Personal information
- Date of birth: 24 December 2002 (age 23)
- Place of birth: Guangzhou, Guangdong, China
- Height: 1.74 m (5 ft 9 in)
- Position: Defender

Team information
- Current team: Meizhou Hakka
- Number: 22

Youth career
- 0000–2021: Guangzhou City

Senior career*
- Years: Team / Apps / (Gls)
- 2021–2022: Guangzhou City / 22 / (0)
- 2021: → Sichuan Minzu (loan) / 9 / (0)
- 2021: → Qingdao Youth Island (loan) / 11 / (0)
- 2023: Yunnan Yukun / 4 / (0)
- 2024–2025: Guangxi Lanhang / 44 / (2)
- 2025: Qianxinan Xufengtang / 6 / (0)
- 2026–: Meizhou Hakka / 7 / (0)

= Liao Jiajun =

Chinese association football player

Liao Jiajun (廖家骏; born 24 December 2002) is a Chinese footballer currently playing as a defender for Meizhou Hakka.

==Club career==
Liao Jiajun would play for the Guangzhou City youth team before being promoted to their senior team and then loaned out to third tier club Sichuan Minzu where he made his debut on 15 May 2021 in a league game against Qingdao Youth Island in a 2–2 draw.

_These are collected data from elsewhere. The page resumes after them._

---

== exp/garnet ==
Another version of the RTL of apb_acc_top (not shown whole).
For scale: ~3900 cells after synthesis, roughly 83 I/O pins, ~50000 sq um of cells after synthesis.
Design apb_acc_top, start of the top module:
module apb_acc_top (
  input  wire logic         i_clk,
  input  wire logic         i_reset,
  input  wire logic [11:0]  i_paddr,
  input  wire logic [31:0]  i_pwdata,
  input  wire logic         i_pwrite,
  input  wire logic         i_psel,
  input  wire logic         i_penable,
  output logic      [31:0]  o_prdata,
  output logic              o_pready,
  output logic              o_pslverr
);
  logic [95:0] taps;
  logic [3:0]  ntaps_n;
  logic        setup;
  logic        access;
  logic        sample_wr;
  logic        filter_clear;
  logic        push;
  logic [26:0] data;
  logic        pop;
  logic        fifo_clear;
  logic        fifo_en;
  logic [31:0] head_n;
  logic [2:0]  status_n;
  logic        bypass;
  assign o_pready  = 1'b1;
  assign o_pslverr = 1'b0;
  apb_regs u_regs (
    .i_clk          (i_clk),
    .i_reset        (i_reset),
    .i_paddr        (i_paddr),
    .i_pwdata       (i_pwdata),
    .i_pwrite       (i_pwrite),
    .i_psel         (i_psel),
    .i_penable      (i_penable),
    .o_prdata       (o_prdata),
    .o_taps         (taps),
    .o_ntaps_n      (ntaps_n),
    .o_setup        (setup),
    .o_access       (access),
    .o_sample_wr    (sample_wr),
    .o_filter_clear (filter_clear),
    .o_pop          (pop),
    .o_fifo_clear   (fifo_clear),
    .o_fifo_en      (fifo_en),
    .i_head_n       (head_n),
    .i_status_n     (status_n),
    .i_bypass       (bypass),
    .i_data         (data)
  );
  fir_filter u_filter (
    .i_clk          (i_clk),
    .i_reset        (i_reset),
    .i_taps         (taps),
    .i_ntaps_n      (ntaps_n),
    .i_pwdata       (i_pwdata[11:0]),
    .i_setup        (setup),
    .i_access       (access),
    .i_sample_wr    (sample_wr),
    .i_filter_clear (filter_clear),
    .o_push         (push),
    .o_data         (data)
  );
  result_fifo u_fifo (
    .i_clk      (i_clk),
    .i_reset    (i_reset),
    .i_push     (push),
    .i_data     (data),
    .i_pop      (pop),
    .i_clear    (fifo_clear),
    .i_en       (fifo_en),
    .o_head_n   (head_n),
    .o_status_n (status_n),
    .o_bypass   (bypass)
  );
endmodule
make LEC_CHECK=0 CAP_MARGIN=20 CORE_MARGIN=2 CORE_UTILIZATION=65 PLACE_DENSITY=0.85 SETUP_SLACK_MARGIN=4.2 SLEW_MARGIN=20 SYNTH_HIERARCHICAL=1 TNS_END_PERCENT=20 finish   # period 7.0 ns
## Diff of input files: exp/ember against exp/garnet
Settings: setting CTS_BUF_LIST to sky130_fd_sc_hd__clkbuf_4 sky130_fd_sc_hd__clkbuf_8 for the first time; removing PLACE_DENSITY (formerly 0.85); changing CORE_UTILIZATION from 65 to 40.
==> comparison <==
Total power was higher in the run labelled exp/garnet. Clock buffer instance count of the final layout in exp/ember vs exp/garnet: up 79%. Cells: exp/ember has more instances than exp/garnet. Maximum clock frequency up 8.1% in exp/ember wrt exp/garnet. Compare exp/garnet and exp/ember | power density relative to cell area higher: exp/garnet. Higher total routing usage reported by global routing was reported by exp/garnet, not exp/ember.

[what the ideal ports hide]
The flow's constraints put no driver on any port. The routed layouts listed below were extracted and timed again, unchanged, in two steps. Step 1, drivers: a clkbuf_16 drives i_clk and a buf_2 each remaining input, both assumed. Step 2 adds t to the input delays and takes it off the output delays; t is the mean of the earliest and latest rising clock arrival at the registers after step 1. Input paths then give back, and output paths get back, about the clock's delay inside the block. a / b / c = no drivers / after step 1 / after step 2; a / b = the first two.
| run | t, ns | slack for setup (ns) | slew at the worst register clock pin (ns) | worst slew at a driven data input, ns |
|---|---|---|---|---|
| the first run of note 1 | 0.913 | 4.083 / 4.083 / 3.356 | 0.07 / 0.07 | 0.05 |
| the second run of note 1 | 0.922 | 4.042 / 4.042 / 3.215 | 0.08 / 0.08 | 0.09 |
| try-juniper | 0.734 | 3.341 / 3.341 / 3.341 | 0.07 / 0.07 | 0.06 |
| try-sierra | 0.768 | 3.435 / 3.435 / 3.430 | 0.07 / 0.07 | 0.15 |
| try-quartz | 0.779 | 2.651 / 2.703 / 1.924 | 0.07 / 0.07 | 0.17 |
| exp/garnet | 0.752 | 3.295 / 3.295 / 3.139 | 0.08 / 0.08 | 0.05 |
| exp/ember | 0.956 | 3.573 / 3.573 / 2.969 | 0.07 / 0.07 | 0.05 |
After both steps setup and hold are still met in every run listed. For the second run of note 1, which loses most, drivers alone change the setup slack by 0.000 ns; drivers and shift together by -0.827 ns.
Context: an optimization exercise on an open-source flow, tuned for small area and a short achievable clock period. The choices shown serve that exercise and are no tape-out recipe. Function was checked by simulation only, so behaviour that the tests miss may differ from the original. Power and IR drop assume default switching activity.

## build 7
Design exmem_stage_task3, start of the top module:
module exmem_stage_task3 #(
    parameter int XLEN = 64,
    parameter int RW   = 5
) (
    input  logic            clk,
    input  logic            reset,
    input  logic [XLEN-1:0] a,
    input  logic [XLEN-1:0] readdata1,
    input  logic [XLEN-1:0] readdata2,
    input  logic [XLEN-1:0] imm_data,
    input  logic [RW-1:0]   rs1,
    input  logic [RW-1:0]   rs2,
    input  logic [RW-1:0]   rd,
    input  logic [3:0]      funct4,
    input  logic            Branch,
    input  logic            Memread,
    input  logic            Memtoreg,
    input  logic            Memwrite,
    input  logic            Regwrite,
    input  logic            Alusrc,
    input  logic [1:0]      aluop,
    input  logic            hold,
    input  logic            flush,
    input  logic [RW-1:0]   memwb_rd,
    input  logic            memwb_regwrite,
    input  logic [XLEN-1:0] memwb_wdata,
    output logic [XLEN-1:0] branch_target,
    output logic [XLEN-1:0] alu_result,
    output logic [XLEN-1:0] write_data,
    output logic            zero,
    output logic [RW-1:0]   rd_out,
    output logic            Branch_o,
    output logic            Memread_o,
    output logic            Memtoreg_o,
    output logic            Memwrite_o,
    output logic            Regwrite_o,
    output logic            pc_src
);
export LEC_CHECK = 0
export ABC_AREA = 1
export CAP_MARGIN = 20
export CORE_MARGIN = 2
export CORE_UTILIZATION = 45
export CTS_BUF_LIST = sky130_fd_sc_hd__clkbuf_8
export SETUP_SLACK_MARGIN = 4
export SLEW_MARGIN = 20
export TNS_END_PERCENT = 10
create_clock -name core_clock -period 10.0 [get_ports {clk}]
standard.sh (not shown) runs the stock make flow with config.mk's settings and CLKGATE_MAP_FILE= SYNTH_SCRIPT=/design/flow/synth_recipe.tcl, a recipe that flattens the netlist after the stock synthesis.
==> flow/flow/run.sh <==
#!/bin/bash
set -euo pipefail
export BUFFER_PORTS_ARGS="-buffer_cell sky130_fd_sc_hd__buf_1"
bash standard.sh finish > standard_make.log 2>&1
Edits applied to the flow inputs when going from build 7 to build 70:
Settings: TNS_END_PERCENT removed (was 10); SETUP_SLACK_MARGIN changed from 4 to 5.
==> comparison <==
Build 70 finished every stage and its layout cleared the timing, DRC and antenna checks. Going from build 7 to build 70, initial antenna violation count grows by 12. Total routed wirelength ends up lower on build 7. Combinational power in build 70 is 15% above build 7. The combined global-route utilization of all metal layers of build 70 exceeds that of build 7 by 2.8 points. Build 7 has lower non-clock buffer count than build 70.
Modified inputs, build 76 compared to build 70
Settings: SLEW_MARGIN changed from 20 to 10; SETUP_SLACK_MARGIN changed from 5 to 4; CAP_MARGIN changed from 20 to 10.
==> comparison <==
Share of the final layout cell area in multi-input gates: lower on build 70. Sort build 70 and build 76 by cell count, ascending, and build 76 comes first. The amount of wire on met2 after detailed routing in build 76 was lower than what build 70 gave. Compared with build 70, build 76 degrades minimum clock period. When build 76 is measured against build 70, its register-to-register slack turns out 0.35 ns higher. Sort build 70 and build 76 by cell area reported after detailed placement, ascending, and build 76 comes first. Global-route met1 utilization (lower): build 76. Diff build 70 -> build 76: global-route usage went down by 3.2 points; overall power consumption went down by about 8%. Looking at build 70 and build 76, the power of the sequential group is a wash. Going from build 70 to build 76, the post-route worst setup slack was found to have gone down by 0.15 ns.
Relative to build 76, the following input files were edited for build 28:
Settings: swapping 4 for 4.5 in SETUP_SLACK_MARGIN; swapping 10 for 20 in SLEW_MARGIN; swapping 10 for 20 in CAP_MARGIN; clearing CTS_BUF_LIST, which used to be sky130_fd_sc_hd__clkbuf_8.
## What came out
Comparing clock-net power for build 76 and build 28, the bigger number came from build 28.
Compared with build 76, in build 28 total non-filler cell area in the finished layout went up by about 8%; minimum clock period went down by 0.24 ns.
On total number of vias: between build 76 and build 28, it ends up lower for build 76.
Relative to build 76, post-cts resize count increased by 118 in build 28.

---

Another version of the RTL of exmem_stage_task3 (not shown whole).
For scale: about 4000 cells after synthesis, roughly 560 I/O pins.
export LEC_CHECK = 0
export CAP_MARGIN = 20
export CORE_MARGIN = 2
export CORE_UTILIZATION = 50
export SETUP_SLACK_MARGIN = 3
export SLEW_MARGIN = 20
create_clock -name core_clock -period 10.0 [get_ports {clk}]
Scripts as last shown in full above: flow/flow/run.sh
The starting point went through all stages and came out clean.
Change:
--- a/flow/config.mk
+++ b/flow/config.mk
@@ -10,3 +10,3 @@
 export CORE_UTILIZATION = 50
-export SETUP_SLACK_MARGIN = 3
+export SETUP_SLACK_MARGIN = 4
 export SLEW_MARGIN = 20
- clock-buffer cell count shrinks by 4
- combinational power came out higher by about 6%
- non-clock buffer count goes up by 51
- sequential power hardly moves

what the ideal ports hide:
Ports are ideal in the flow. The routed layouts listed here were re-timed in OpenROAD. Step 1: set_driving_cell puts a clkbuf_16 on clk and a buf_2 on each other input, an assumption about the parent block. Step 2 also shifts input and output timing later by t, the mid clock arrival at the registers, as if the neighbouring blocks saw the same clock. Three values: ideal, step 1, step 2; two values: the first two.
| run | t, ns | setup WS [ns] | clock arrival spread, ns |
|---|---|---|---|
| build 7 | 0.702 | 4.074 / 4.109 / 3.407 | 0.030 / 0.029 |
| build 70 | 0.742 | 4.182 / 4.193 / 3.450 | 0.020 / 0.021 |
| build 76 | 0.717 | 4.028 / 3.965 / 3.456 | 0.058 / 0.058 |
| build 28 | 0.699 | 4.265 / 4.293 / 3.594 | 0.030 / 0.030 |
| the first run of note 2 | 0.694 | 2.722 / 2.749 / 2.055 | 0.022 / 0.022 |
| the second run of note 2 | 0.684 | 2.590 / 2.634 / 1.950 | 0.044 / 0.044 |
After both steps every run listed still meets setup and hold. For build 70, which loses most, drivers alone change the setup slack by +0.011 ns; drivers and shift together by -0.732 ns.
Context: an optimization exercise on an open-source flow, tuned for small area and a short achievable clock period. The choices shown serve that exercise and are no tape-out recipe.
No run shown here included a check of the RTL's function; only the layout flow was run.
Power figures rest on the tool's default switching activity, not on a simulated workload.

`flow/flow/run.sh`:
```
#!/bin/bash
# Standard layout, with repair_timing asked for extra setup slack so the
# achieved period shrinks. Each make target's log lands in orfs/logs.
set -euo pipefail
bash standard.sh SETUP_SLACK_MARGIN=9 finish > make_finish.log 2>&1
```
`flow/standard.sh`:
```
#!/bin/bash
# synth_recipe.tcl (not shown) runs the flow's synth.tcl, then flattens the netlist and writes it again
# the make line also repeats each setting of config.mk as NAME=value (left out here)
make -C /OpenROAD-flow-scripts/flow DESIGN_CONFIG=/design/flow/config.mk WORK_HOME=/design/flow/orfs CLKGATE_MAP_FILE= SYNTH_SCRIPT=/design/flow/synth_recipe.tcl "${@:-finish}"
```
`flow/config.mk`:
```
export PLATFORM = sky130hd
export DESIGN_NAME = awb_gain_est
export DESIGN_NICKNAME = awb_gain_est
export VERILOG_FILES = /design/flow/design.v
export SDC_FILE = /design/flow/constraint.sdc
export NUM_CORES = 4
export LEC_CHECK = 0
export CAP_MARGIN = 20
export CORE_MARGIN = 2
export CORE_UTILIZATION = 40
export SLEW_MARGIN = 20
```
`flow/constraint.sdc`:
```
create_clock -name core_clock -period 13.0 [get_ports {clk}]
set_input_delay 2.6000 -clock core_clock [delete_from_list [all_inputs] [get_ports {clk}]]
set_output_delay 2.6000 -clock core_clock [all_outputs]
set_load 0.01 [all_outputs]
```
`flow/design.v`:
```
module awb_gain_est #(
    parameter int ACC_W = 24,
    parameter int CNT_W = 16
) (
    input  logic            clk,
    input  logic            rst,
    input  logic            pix_valid_i,
    input  logic [1:0]      pix_color_i,
    input  logic [7:0]      pix_value_i,
    input  logic            pix_last_i,
    output logic [15:0]     K_R,
    output logic [15:0]     K_G,
    output logic [15:0]     K_B,
    output logic            valid_gain_o,
    output logic            busy_o,
    output logic            overrun_o
);
    localparam int SW = 13;    
    localparam int NW = 6;     
    assign K_G = 16'h0100;
    logic close_w;
    assign close_w = pix_valid_i & pix_last_i;
    logic [2:0] p_hit;      
    logic [7:0] p_val;
    logic       p_ovr;      
    always_ff @(posedge clk) begin
        p_hit[0] <= pix_valid_i & (pix_color_i == 2'd0);
        p_hit[1] <= pix_valid_i & (pix_color_i == 2'd1);
        p_hit[2] <= pix_valid_i & (pix_color_i == 2'd2);
        p_ovr    <= close_w & busy_o;
        p_val    <= pix_value_i;
    end
    logic [5:0] ctr;
    logic       ld;         
    logic       fresh;      
    logic       last_c, mul, div, acc_en;
    assign last_c = (ctr == 6'd32);
    assign mul    = busy_o & (ctr >= 6'd3) & (ctr <= 6'd18);
    assign div    = busy_o & (ctr >= 6'd19);
    assign acc_en = ~busy_o | (ctr == 6'd0);
    always_ff @(posedge clk or posedge rst) begin
        if (rst) begin
            busy_o       <= 1'b0;
            ld           <= 1'b0;
            fresh        <= 1'b1;
            overrun_o    <= 1'b0;
            valid_gain_o <= 1'b0;
        end else begin
            fresh <= 1'b0;
            ld    <= busy_o & last_c;
            if (close_w & busy_o)
                overrun_o <= 1'b1;
            if (busy_o) begin
                if (last_c) begin
                    busy_o       <= 1'b0;
                    valid_gain_o <= 1'b1;
                end
            end else if (close_w) begin
                busy_o <= 1'b1;
            end
        end
    end
    always_ff @(posedge clk)
        ctr <= busy_o ? ctr + 6'd1 : 6'd0;
    logic [SW-1:0] side_s [3];
    logic [NW-1:0] side_n [3];
    for (genvar c = 0; c < 3; c++) begin : g_side
        always_ff @(posedge clk) begin
            if ((ctr == 6'd0) | p_ovr) begin
                side_s[c] <= '0;
                side_n[c] <= '0;
            end else begin
                side_s[c] <= side_s[c] + (p_hit[c] ? SW'(p_val) : '0);
                side_n[c] <= side_n[c] + NW'(p_hit[c]);
            end
        end
    end
    logic [23:0] S_R, S_G, S_B;
    logic [15:0] N_R, N_G, N_B;
    logic [23:0] s_nx [3];
    logic [15:0] n_nx [3];
    logic take;           
    logic zap;            
    assign zap  = fresh | (ld & p_ovr);
    assign take = (acc_en | ld) & ~zap;
    logic [23:0] s_cur [3];
    logic [15:0] n_cur [3];
    assign s_cur[0] = S_R; assign s_cur[1] = S_G; assign s_cur[2] = S_B;
    assign n_cur[0] = N_R; assign n_cur[1] = N_G; assign n_cur[2] = N_B;
    for (genvar c = 0; c < 3; c++) begin : g_main
        logic [23:0] sb;
        logic [15:0] nb;
        assign sb = zap ? '0 : ld ? 24'(side_s[c]) : s_cur[c];
        assign nb = zap ? '0 : ld ? 16'(side_n[c]) : n_cur[c];
        assign s_nx[c] = sb + ((take & p_hit[c]) ? 24'(p_val) : 24'd0);
        assign n_nx[c] = nb + 16'(take & p_hit[c]);
    end
    logic [23:0] P_AR, P_AB, P_BR, P_BB;
    logic [15:0] X_BB;
    logic [24:0] m_br, m_bb;
    assign m_br = {1'b0, P_BR} + (N_G[0] ? {1'b0, S_R} : 25'd0);
    assign m_bb = {1'b0, P_BB} + (N_G[0] ? {1'b0, S_B} : 25'd0);
    logic [5:0]  E_R, E_B;
    logic [45:0] rem_r, rem_b;
    logic [39:0] d_r, d_b;
    logic [44:4] op_r, op_b, sm_r, sm_b;
    logic        sg_r, sg_b;
    assign rem_r = {E_R, P_AR, N_R};
    assign rem_b = {E_B, P_AB, N_B};
    assign d_r   = {P_BR, N_G};
    assign d_b   = {P_BB, X_BB};
    assign sg_r  = E_R[5];
    assign sg_b  = E_B[5];
    always_comb begin
        op_r = '0;
        op_b = '0;
        if (div) begin
            op_r = {1'b0, d_r} ^ {41{~sg_r}};
            op_b = {1'b0, d_b} ^ {41{~sg_b}};
        end else if (mul) begin
            op_r[39:16] = N_R[0] ? S_G : 24'd0;
            op_b[39:16] = N_B[0] ? S_G : 24'd0;
        end
    end
    assign sm_r = rem_r[44:4] + op_r + 41'(div & ~sg_r);
    assign sm_b = rem_b[44:4] + op_b + 41'(div & ~sg_b);
    logic [12:0] q_r, q_b;     
    always_ff @(posedge clk) begin
        q_r <= {q_r[11:0], ~sm_r[44]};
        q_b <= {q_b[11:0], ~sm_b[44]};
    end
    always_ff @(posedge clk) begin
        S_R <= s_nx[0];
        S_G <= s_nx[1];
        S_B <= s_nx[2];
        N_G <= mul ? {m_br[0], N_G[15:1]} : n_nx[1];
        if (mul) begin
            N_R <= {sm_r[16], N_R[15:1]};
            N_B <= {sm_b[16], N_B[15:1]};
        end else if (div) begin
            N_R <= {sm_r[14:4], N_R[3:0], 1'b0};
            N_B <= {sm_b[14:4], N_B[3:0], 1'b0};
        end else begin
            N_R <= n_nx[0];
            N_B <= n_nx[2];
        end
    end
    always_ff @(posedge clk) begin
        if (mul) begin
            P_AR <= sm_r[40:17];
            P_AB <= sm_b[40:17];
            P_BR <= m_br[24:1];
            P_BB <= m_bb[24:1];
            X_BB <= {m_bb[0], X_BB[15:1]};
        end else if (div) begin
            P_AR <= sm_r[38:15];
            P_AB <= sm_b[38:15];
        end else begin
            P_AR <= '0;
            P_AB <= '0;
            P_BR <= '0;
            P_BB <= '0;
        end
        if (div) begin
            E_R <= sm_r[44:39];
            E_B <= sm_b[44:39];
        end else begin
            E_R <= '0;
            E_B <= '0;
        end
    end
    logic dz_r, dz_b;
    assign dz_r = (d_r == '0);
    assign dz_b = (d_b == '0);
    function automatic logic [11:0] fin(input logic [12:0] q, input logic dz);
        if (dz)
            fin = 12'h100;
        else if (q[12])
            fin = 12'hFFF;
        else
            fin = q[11:0];
    endfunction
    logic [11:0] kr, kb;
    always_ff @(posedge clk or posedge rst) begin
        if (rst) begin
            kr <= 12'h100;
            kb <= 12'h100;
        end else if (busy_o & last_c) begin
            kr <= fin(q_r, dz_r);
            kb <= fin(q_b, dz_b);
        end
    end
    assign K_R = {4'h0, kr};
    assign K_B = {4'h0, kb};
endmodule
```
==> results of run 1 <==
## timing repair
action,in CTS,in global routing
setup endpoints to repair,170,94
gates cloned,13,4
setup buffers,79,107
pin swaps,65,161
endpoints found under the hold margin,0,0
resized for setup,181,298
## cell usage in the layout, fill, tap and decap left out, drive strengths merged, types with 70 or more instances in the layout
| cell type | count |
|---|---|
| xor2 | 160 |
| nand2 | 291 |
| dfxtp | 281 |
| buf | 209 |
| a21o | 70 |
| and2 | 99 |
| nor2 | 342 |
| ha | 192 |
| inv | 96 |
| a21oi | 150 |
| o21ai | 214 |
| xnor2 | 144 |
## area by class of cell
class	instances	area, sq um
multi-input cells	2376	17300
repair buffers	259	2470
well taps	837	1050
inverters	93	375
repair inverters	2	27.5
clock buffers	65	1370
clock inverters	20	250
flip-flops and latches	374	8300
fillers	5618	30400
## layer usage
| metal | vias up | wire (um) |
|---|---|---|
| li1 | 10800 | - |
| met1 | 10900 | 33800 |
| met5 | - | 14 |
| met2 | 752 | 36100 |
| met4 | 2 | 3190 |
| met3 | 197 | 5470 |
## through the flow
step / hold slack [ns] / setup WS, ns / instances / utilization (%)
2_1_floorplan: 0.332 / 8.90 / 2996 / -
3_3_place_gp: 0.339 / 7.11 / 3738 / 42.1
4_1_cts: 0.349 / 8.82 / 3915 / 47.1
3_5_place_dp: 0.339 / 6.99 / 3738 / 42.1
5_1_grt: 0.351 / 8.70 / 4026 / 50.6
6_report: 0.348 / 8.86 / 4026 / 50.6
## power by group through the flow
| stage | clock (mW) | combinational, mW | sequential, mW |
|---|---|---|---|
| after floorplan | 0 | 3.25 | 1.88 |
| after global placement | 0 | 4.15 | 1.98 |
| after detailed placement | 0 | 4.20 | 2.00 |
| after CTS | 1.40 | 5.03 | 1.98 |
| after global routing | 1.45 | 6.80 | 2.05 |
| final | 1.38 | 6.39 | 2.01 |
## kinds of logic (layout without fill, tap and decap cells)
| group | Yosys count | in the layout | synth area share (%) |
|---|---|---|---|
| AO/OA/AOI/OAI | 693 | 693 | 17.8 |
| other | 2 | 25 | 0.0302 |
| XOR/XNOR | 304 | 304 | 10.7 |
| AND/OR/NAND/NOR | 1090 | 1093 | 20.9 |
| flip-flops | 374 | 374 | 33.3 |
| buffers and inverters | 249 | 439 | 4.26 |
| multiplexers | 57 | 57 | 2.36 |
| adder cells (fa/ha/maj) | 204 | 204 | 10.6 |
## worst max-delay path, stage by stage (launching register included)
cell      delay (ns)
dfxtp_4         0.36
ha_4            0.17
or3_4           0.35
and2_4          0.19
o21ai_4         0.14
buf_12          0.16
buf_16          0.13
and3_4          0.27
nand2_2         0.08
o21ai_2         0.07
ha_1            0.29
a21o_1          0.23
a21o_1          0.19
a21o_1          0.20
a21o_1          0.21
a211oi_2        0.20
o41a_1          0.26
o21ai_1         0.09
xor2_1          0.18
a22o_1          0.23
## flip-flops by register name, summed over array words and instances (netlist names), 16 cells and up
signal,cells
N_R,16
side_s,39
S_B,24
N_G,16
P_AR,24
P_AB,24
X_BB,16
P_BB,24
S_G,24
P_BR,24
side_n,18
N_B,16
S_R,24
## path summary, 6_finish.rpt
| check | from | end | slack [ns] | cells past startpoint |
|---|---|---|---|---|
| worst max-delay path | ctr[0] | P_AB[16] | 8.86 | 19 |
| worst min-delay path | q_r[5] | q_r[6] | 0.35 | 0 |
| worst max register to register | ctr[0] | P_AB[16] | 8.86 | 19 |
| worst min register to register | q_r[5] | q_r[6] | 0.35 | 0 |
| max in group asynchronous | rst | kb[8] | 10.24 | 3 |
| min in group asynchronous | rst | overrun_o | 2.41 | 3 |
==> summary.md, run 1 <==
| Metric | Value |
|---|---|
| Post-synthesis register bit count | `374` |
| Die area | `64200 sq um` |
| Met2 Use GR | `36.0%` |
| DR WL/cell | `19.5 um` |
| Ports | `65` |
| Setup TNS | `0 ns` |
| Most used routing layer | `met2` |
| CTS Sinks | `374` |
| Final period utilization | `31.9%` |
| Flop pwr share | `20.5%` |
| Vias | `22.7k` |
| Tot Pwr | `9.78 mW` |
| Cells after Synth | `2973` |
| Design Area, Final | `31200 sq um` |
| DRC | `0` |
| Placed instance area | `25900 sq um` |
| Synth top area cells | `dfxtp_1 (23%), ha_1 (9.7%), edfxtp_1 (7.7%), xor2_1 (5.6%), nor2_1 (5.1%)` |
| Post-Syn Area per Cell | `8.37 sq um` |
| # setup viols final | `0` |
| Vias/cell | `5.63` |
| Number of antenna violations at the first check in global routing | `1` |
| Layout Nets | `3370` |
| Post-synthesis async set-or-reset flop share | `7.75%` |
| Synth top area share | `22.6%` |
| Area grow syn2layout | `25.3%` |
| Combinational share of power | `65.4%` |
| Crit path time final | `4.14 ns` |
| Final setup skew | `0.0250 ns` |
| GRT overflow | `0` |
| Largest net degree at the start of global routing | `52` |
| Hold Path Class | `flop to flop` |
| Largest area contributor in the netlist | `dfxtp_1` |
| CTS H-tree depth | `2` |
| Net switching power | `4.38 mW` |
| Register area share after synthesis | `33.3%` |
| Setup CP Type | `flop to flop` |
| Relative slew slack | `27.2%` |
| Commonest register cell after synthesis | `dfxtp_1` |
| Die Wd | `253 um` |
| Clock-pin slew on the worst setup and hold paths | `0.07 ns` |
| Met1 usage | `29.8%` |
| Setup crit end kind | `flop` |
| Met3 GRT Util | `4.66%` |
| Starting Density | `40.4%` |
| Worst Tran Pin Value | `1.09 ns` |
| DRT antenna net count | `0` |
| Clk latency of the worst-skew pair | `0.61 ns` |
| Gpl congestion | `0.910` |
| CTS tree | `yes` |
| Number of distinct library cells after synthesis | `89` |
| Max Cap Viol | `0` |
| Maximum clock rate | `0.242 GHz` |
| Final hold vios | `0` |
| Root buffer cell | `clkbuf_16` |
| IO buf count | `40` |
| Critical Path RT | `13.49 ns` |
| Vias in the first global route | `21.2k` |
| RSZ-0062 raised after global routing | `yes` |
| Most frequent cell after synthesis | `nor2_1` |
| Drt total wl | `78600 um` |
| Status | `no timing/DRC/antenna violations` |
| Internal Power | `5.40 mW` |
| Switching share of power | `44.8%` |
| Die height | `253 um` |
| Num rows | `91` |
| DR pass1 iterations | `5` |
| First-iteration detailed-routing DRC count | `1706` |
| CTS buffer count | `46` |
| CP arrival | `4.63 ns` |
| First-pass GRT wire length | `115000 um` |
| Leakage | `13.5 nW` |
| Crit path max fanout | `8` |
| # diodes | `0` |
| CP Launch Type | `flop` |
| Maximum root-to-sink buffer count | `3` |
| Most frequent cells after synthesis | `nor2_1 (339), nand2_1 (291), dfxtp_1 (281)` |
| Post-synth EDFFs | `64` |
| Power Density | `314 nW/um^2` |
| Synthesized area | `24900 sq um` |
| Detail Placement HPWL | `51000 um` |
| Layout cell share with drive strength beyond 1 | `19.4%` |
| Slew Viols, Final | `0` |
| Clk pwr share | `14.1%` |
| Core area | `61600 sq um` |
| Ys Warns | `7` |
| Post-CTS Hold Fix Bufs | `0` |
| GRT Total Usage | `22.7%` |
| Peak VDD IR | `0.172 mV` |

In the 2021 league season he would be loaned out again to another third tier club in Qingdao Youth Island where he quickly established himself as a regular and helped aid them win promotion at the end of the season. The following campaign he would return to his parent club and go on to make his debut for them on 8 June 2022 in a 2–0 defeat to Dalian Pro that was overturned to a 3–0 victory after the opposition fielded an ineligible player.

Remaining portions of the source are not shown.